La vorágine de exámenes, de memorias, informes, trabajos, que padecen en estas semanas nuestros estudiantes , nosotros como profesores víctimas y los organismos internos de las universidades es descomunal en magnitud y diversidad. Y creciendo sin parar.Y esto hay que arreglarlo de alguna manera.

La cultura administrativa y académica de la simplicidad, de la evaluación permanente, de la observación de resultados institucionales a lo largo de un proceso más racionalizado es imprescindible para lograr que nuestras universidades sean más eficaces y académicas, menos burocráticas y rígidas.

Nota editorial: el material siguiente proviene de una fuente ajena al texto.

===== config.mk =====
export PLATFORM = sky130hd
export DESIGN_NAME = drdp_port
export DESIGN_NICKNAME = d
export VERILOG_FILES = /design/src/hdl/drdp_pkg.sv /design/src/hdl/drdp_lane_decode.sv /design/src/hdl/drdp_port.sv
export SDC_FILE = /design/constraint.sdc
export NUM_CORES = 1
export LEC_CHECK = 0
export BUFFER_PORTS_ARGS = -buffer_cell sky130_fd_sc_hd__buf_2
export CAP_MARGIN = 10
export CORE_AREA = 2 2 150 152
export CTS_CLUSTER_DIAMETER = 50
export DETAILED_ROUTE_END_ITERATION = 8
export DIE_AREA = 0 0 152 154
export PLACE_DENSITY = 0.69
export SLEW_MARGIN = 10
export SYNTH_ARGS = -nofsm -noshare
export SYNTH_HDL_FRONTEND = slang
export SYNTH_SLANG_ARGS = --single-unit

===== constraint.sdc =====
create_clock -name clock -period 4.4 [get_ports clock]
set_clock_uncertainty 0.1 [all_clocks]
set_input_delay 0.88 -clock clock [delete_from_list [all_inputs] [get_ports clock]]
set_output_delay 0.88 -clock clock [all_outputs]
set_load 0.03 [all_outputs]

En ello la cultura académica anglosajona en algunas parcelas nos lleva la delantera, si bien en otras nos impone el dogma del formalismo experimentalista contante y sonante, con sus algunos éxitos y los mucho más frecuentes y lamentables fracasos para las ciencias sociales y las humanidades y las instituciones de educación superior. Bien es verdad que, ante todo y previamente, hay que continuar estirpando la vigencia exclusiva del memorismo y de la evaluación sometida a una especie de lotería, suerte torera, con peligro de muerte real, consecuencia de la pervivencia del modelo didáctico tradicional del profesor-autoridad, y de los estudiantes como seres pasivos y receptores de doctrina. Por fortuna van quedando menos actuaciones de esta clase, pero existen aún muchas merecedoras de ser eliminadas.

Otra cuestión próxima a nuestras reflexiones es la que representan las oposiciones de las administraciones públicas, sistemas de selección de médicos, profesores, juristas, funcionarios de todo tipo, tan imprescindibles para sostener con excelente criterio el buen funcionamiento de todas las instituciones públicas del Estado, incluidas las universidades. Pero lo dejamos para otro momento.